In [1]:
# Set random seed to 42
set.seed(42)

# Install Package and Import Library
install.packages("kernlab")
library(kernlab)

package 'kernlab' successfully unpacked and MD5 sums checked


"restored 'kernlab'"


The downloaded binary packages are in
	C:\Users\sjarr\AppData\Local\Temp\RtmpMrsT2S\downloaded_packages


In [2]:
# Load the Dataset
data <- read.table("credit_card_data-headers.txt", 
                   stringsAsFactors=FALSE, 
                   header=TRUE)
head(data)

A1,A2,A3,A8,A9,A10,A11,A12,A14,A15,R1
1,30.83,0.0,1.25,1,0,1,1,202,0,1
0,58.67,4.46,3.04,1,0,6,1,43,560,1
0,24.5,0.5,1.5,1,1,0,1,280,824,1
1,27.83,1.54,3.75,1,0,5,0,100,3,1
1,20.17,5.625,1.71,1,1,0,1,120,0,1
1,32.08,4.0,2.5,1,1,0,0,360,0,1


In [3]:
# Apply KSVM model, scaling the data and using C=100
model <- ksvm(R1~.,
              data=data,
              type="C-svc",
              kernel="vanilladot",
              C=100,
              scaled=TRUE)

# Use model to create predictions, find coefficients a and intercept a0
pred <- predict(model,data[,1:10])
a <- colSums(model@xmatrix[[1]] * model@coef[[1]])
a0 <- - model@b

 Setting default kernel parameters  


In [5]:
model
print(' C: 100')
print(' Coefficients: ')
a
print(paste0(' A0: ', a0))
print(paste0(' Equation: 0 = ', a[1], ' x1 + ', a[2], ' x2 + ', a[3], ' x3 + ', a[4], ' x8 + ',
             a[5], ' x9 + ', a[6], ' x10 + ', a[7], ' x11 + ', a[8], ' x12 + ', a[9], ' x14 + ', a[10], ' x15 + ', a0))
print(paste0(' Accuracy: ', sum(pred == data[,11]) / nrow(data)))

Support Vector Machine object of class "ksvm" 

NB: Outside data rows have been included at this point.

--- src/tpi_target.sv ---
// I2C target port of the touch panel controller
// Assumes clk at 100 MHz; scl and sda arrive asynchronously
`timescale 1ns/1ps
`include "tpi_map.svh"
// What this block does
// - Acts only as target; never drives scl, never makes start or stop.
// - Address is 011 plus address_select_config bits seven to four.
// - Stop ends a packet; repeated start ends it and begins another.
// - Any start, first or repeated, restarts decoding at address phase.
// - Drives an active low interrupt toward host on touch activity.
module tpi_target
  import tpi_pkg::*;
(
  input  wire logic       clk,
  input  wire logic       reset,
  input  wire logic       touch_rst_n,
  input  wire logic       scl_in,
  input  wire logic       sda_in,
  output logic            sda_out,
  output logic            sda_oe_n,
  output logic            touch_panel_int_n,
  input  wire logic       touch_event,
  input  wire logic       touch_read_done,
  input  wire logic [7:0] address_select_config,
  output logic            packet_end,
  output logic            wr_strobe,
  output logic      [3:0] wr_index,
  output logic      [7:0] wr_data
);
  // ==========================================================
  // Input synchronisers
  logic [1:0] scl_sync_r;
  logic [1:0] sda_sync_r;
  logic [1:0] rst_sync_r;
  logic       scl_d_r;
  logic       sda_d_r;
  logic       cfg_sample_r;
  logic [3:0] addr_sel_r;

  always_ff @(posedge clk) begin
    scl_sync_r <= {scl_sync_r[0], scl_in};
    sda_sync_r <= {sda_sync_r[0], sda_in};
    rst_sync_r <= {rst_sync_r[0], touch_rst_n};
    scl_d_r    <= scl_sync_r[1];
    sda_d_r    <= sda_sync_r[1];
  end

  wire scl_s     = scl_sync_r[1];
  wire sda_s     = sda_sync_r[1];
  wire srst      = reset | ~rst_sync_r[1];
  wire scl_rise  = scl_s & ~scl_d_r;
  wire scl_fall  = ~scl_s & scl_d_r;
  wire start_det = scl_s & scl_d_r & sda_d_r & ~sda_s;
  wire stop_det  = scl_s & scl_d_r & ~sda_d_r & sda_s;

  // ==========================================================
  // Address select configuration captured after reset release
  always_ff @(posedge clk) begin
    if (srst) begin
      cfg_sample_r <= 1'b1;
      addr_sel_r   <= `TPI_PTR_ZERO;
    end else if (cfg_sample_r) begin
      cfg_sample_r <= 1'b0;
      addr_sel_r   <=
        address_select_config[`TPI_ADDR_SEL_HI:`TPI_ADDR_SEL_LO];
    end
  end

  // ==========================================================
  // Protocol state
  tpi_state_e state_r, state_nxt;
  logic [7:0] shift_r, shift_nxt;
  logic [2:0] bit_r, bit_nxt;
  logic       rd_r, rd_nxt;
  logic       first_r, first_nxt;
  logic [3:0] ptr_r, ptr_nxt;
  logic       drive_r, drive_nxt;
  logic       bitval_r, bitval_nxt;
  logic       in_pkt_r;
  logic [7:0] mem_rdata;

  wire [6:0] my_addr   = {`TPI_ADDR_HI, addr_sel_r};
  wire       addr_hit  = shift_r[7:1] == my_addr;
  wire       byte_done = bit_r == `TPI_BIT_LAST;
  wire       do_write  = state_r == TPI_WACK && scl_fall && !drive_r &&
                         !first_r;
  wire       last_bit  = scl_rise && byte_done;

  always_comb begin
    state_nxt  = state_r;
    shift_nxt  = shift_r;
    bit_nxt    = bit_r;
    rd_nxt     = rd_r;
    first_nxt  = first_r;
    ptr_nxt    = ptr_r;
    drive_nxt  = drive_r;
    bitval_nxt = bitval_r;
    if (start_det) begin
      state_nxt = TPI_ADDR;
      bit_nxt   = `TPI_BIT_ZERO;
      drive_nxt = 1'b0;
    end else if (stop_det) begin
      state_nxt = TPI_IDLE;
      drive_nxt = 1'b0;
    end else begin
      case (state_r)
        TPI_ADDR, TPI_WDATA: begin
          if (scl_rise) begin
            shift_nxt = {shift_r[6:0], sda_s};
            bit_nxt   = bit_r + 3'h1;
          end
          if (scl_fall && bit_r == `TPI_BIT_ZERO && shift_r != `TPI_REG_ZERO
              && state_r == TPI_ADDR && first_r) begin
            state_nxt = TPI_ADDR;
          end
          if (last_bit) begin
            state_nxt = (state_r == TPI_ADDR) ? TPI_AACK : TPI_WACK;
          end
        end
        TPI_AACK: begin
          if (scl_fall && !drive_r) begin
            if (addr_hit) begin
              drive_nxt  = 1'b1;
              bitval_nxt = 1'b0;
              rd_nxt     = shift_r[`TPI_ADDR_LSB];
              first_nxt  = 1'b1;
            end else begin
              state_nxt = TPI_SKIP;
            end
          end else if (scl_fall && drive_r) begin
            bit_nxt = `TPI_BIT_ZERO;
            if (rd_r) begin
              state_nxt  = TPI_RDATA;
              shift_nxt  = mem_rdata;
              bitval_nxt = mem_rdata[7];
              ptr_nxt    = ptr_r + `TPI_PTR_ONE;
            end else begin
              state_nxt = TPI_WDATA;
              drive_nxt = 1'b0;
            end
          end
        end
        TPI_WACK: begin
          if (scl_fall && !drive_r) begin
            drive_nxt  = 1'b1;
            bitval_nxt = 1'b0;
            if (first_r) begin
              ptr_nxt = shift_r[3:0];
            end
          end else if (scl_fall && drive_r) begin
            drive_nxt = 1'b0;
            first_nxt = 1'b0;
            if (!first_r) begin
              ptr_nxt = ptr_r + `TPI_PTR_ONE;
            end
            bit_nxt   = `TPI_BIT_ZERO;
            state_nxt = TPI_WDATA;
          end
        end
        TPI_RDATA: begin
          if (scl_rise) begin
            bit_nxt = bit_r + 3'h1;
          end
          if (scl_fall) begin
            if (bit_r == `TPI_BIT_ZERO) begin
              drive_nxt = 1'b0;
              state_nxt = TPI_RACK;
            end else begin
              shift_nxt  = {shift_r[6:0], 1'b0};
              bitval_nxt = shift_r[6];
            end
          end
        end
        TPI_RACK: begin
          if (scl_rise) begin
            state_nxt = sda_s ? TPI_SKIP : TPI_RACK;
          end else if (scl_fall) begin
            bit_nxt    = `TPI_BIT_ZERO;
            state_nxt  = TPI_RDATA;
            drive_nxt  = 1'b1;
            shift_nxt  = mem_rdata;
            bitval_nxt = mem_rdata[7];
            ptr_nxt    = ptr_r + `TPI_PTR_ONE;
          end
        end
        default: begin
          drive_nxt = 1'b0;
        end
      endcase
    end
  end

  always_ff @(posedge clk) begin
    if (srst) begin
      state_r  <= TPI_IDLE;
      shift_r  <= `TPI_REG_ZERO;
      bit_r    <= `TPI_BIT_ZERO;
      rd_r     <= 1'b0;
      first_r  <= 1'b0;
      ptr_r    <= `TPI_PTR_ZERO;
      drive_r  <= 1'b0;
      bitval_r <= 1'b1;
    end else begin
      state_r  <= state_nxt;
      shift_r  <= shift_nxt;
      bit_r    <= bit_nxt;
      rd_r     <= rd_nxt;
      first_r  <= first_nxt;
      ptr_r    <= ptr_nxt;
      drive_r  <= drive_nxt;
      bitval_r <= bitval_nxt;
    end
  end

  // ==========================================================
  // Register store
  tpi_mem u_mem (
    .clk   (clk),
    .we    (do_write),
    .waddr (ptr_r),
    .wdata (shift_r),
    .raddr (ptr_r),
    .rdata (mem_rdata)
  );

  // ==========================================================
  // Outputs; scl is never driven, only sda low
  wire sda_low = drive_r & ~bitval_r;

  always_ff @(posedge clk) begin
    if (srst) begin
      sda_out           <= 1'b1;
      sda_oe_n          <= 1'b1;
      touch_panel_int_n <= 1'b1;
      in_pkt_r          <= 1'b0;
      packet_end        <= 1'b0;
      wr_strobe         <= 1'b0;
      wr_index          <= `TPI_PTR_ZERO;
      wr_data           <= `TPI_REG_ZERO;
    end else begin
      sda_out  <= 1'b0;
      sda_oe_n <= ~sda_low;
      if (touch_event) begin
        touch_panel_int_n <= 1'b0;
      end else if (touch_read_done) begin
        touch_panel_int_n <= 1'b1;
      end
      packet_end <= in_pkt_r & (start_det | stop_det);
      if (start_det) begin
        in_pkt_r <= 1'b1;
      end else if (stop_det) begin
        in_pkt_r <= 1'b0;
      end
      wr_strobe <= do_write;
      if (do_write) begin
        wr_index <= ptr_r;
        wr_data  <= shift_r;
      end
    end
  end
endmodule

SV type: C-svc  (classification) 
 parameter : cost C = 100 

Linear (vanilla) kernel function. 

Number of Support Vectors : 189 

Objective Function Value : -17887.92 
Training error : 0.136086 

[1] " C: 100"
[1] " Coefficients: "


[1] " A0: 0.081584921659538"
[1] " Equation: 0 = -0.00100653481057611 x1 + -0.00117290480611665 x2 + -0.00162619672236963 x3 + 0.0030064202649194 x8 + 1.00494056410556 x9 + -0.00282594323043472 x10 + 0.000260029507016313 x11 + -0.000534955143494997 x12 + -0.00122837582291523 x14 + 0.106363399527188 x15 + 0.081584921659538"
[1] " Accuracy: 0.863914373088685"


**Try the same model without scaling the data**

In [6]:
# Apply KSVM model, without scaling the data and using C=100
model <- ksvm(R1~.,
              data=data,
              type="C-svc",
              kernel="vanilladot",
              C=100,
              scaled=FALSE)

# Use model to create predictions, find coefficients a and intercept a0
pred <- predict(model,data[,1:10])
a <- colSums(model@xmatrix[[1]] * model@coef[[1]])
a0 <- - model@b

 Setting default kernel parameters  


In [8]:
model
print(' C: 100 ')
print(' Coefficients: ')
a
print(paste0(' A0: ', a0))
print(paste0(' Accuracy: ', sum(pred == data[,11]) / nrow(data)))

Support Vector Machine object of class "ksvm" 

SV type: C-svc  (classification) 
 parameter : cost C = 100 

Linear (vanilla) kernel function. 

Number of Support Vectors : 186 

Objective Function Value : -2213.731 
Training error : 0.278287 

[1] " C: 100 "
[1] " Coefficients: "


[1] " A0: 0.525539327910409"
[1] " Accuracy: 0.7217125382263"


**Discussion:**
Scaling the data resulted in higher accuracy in the model's predictions (scaled: 0.86, not scaled: 0.52). The coefficients, _a_, and intercept, _a0_ are very different between the two models. In this scenario, scaling the data improves the model's ability to make accurate predictions.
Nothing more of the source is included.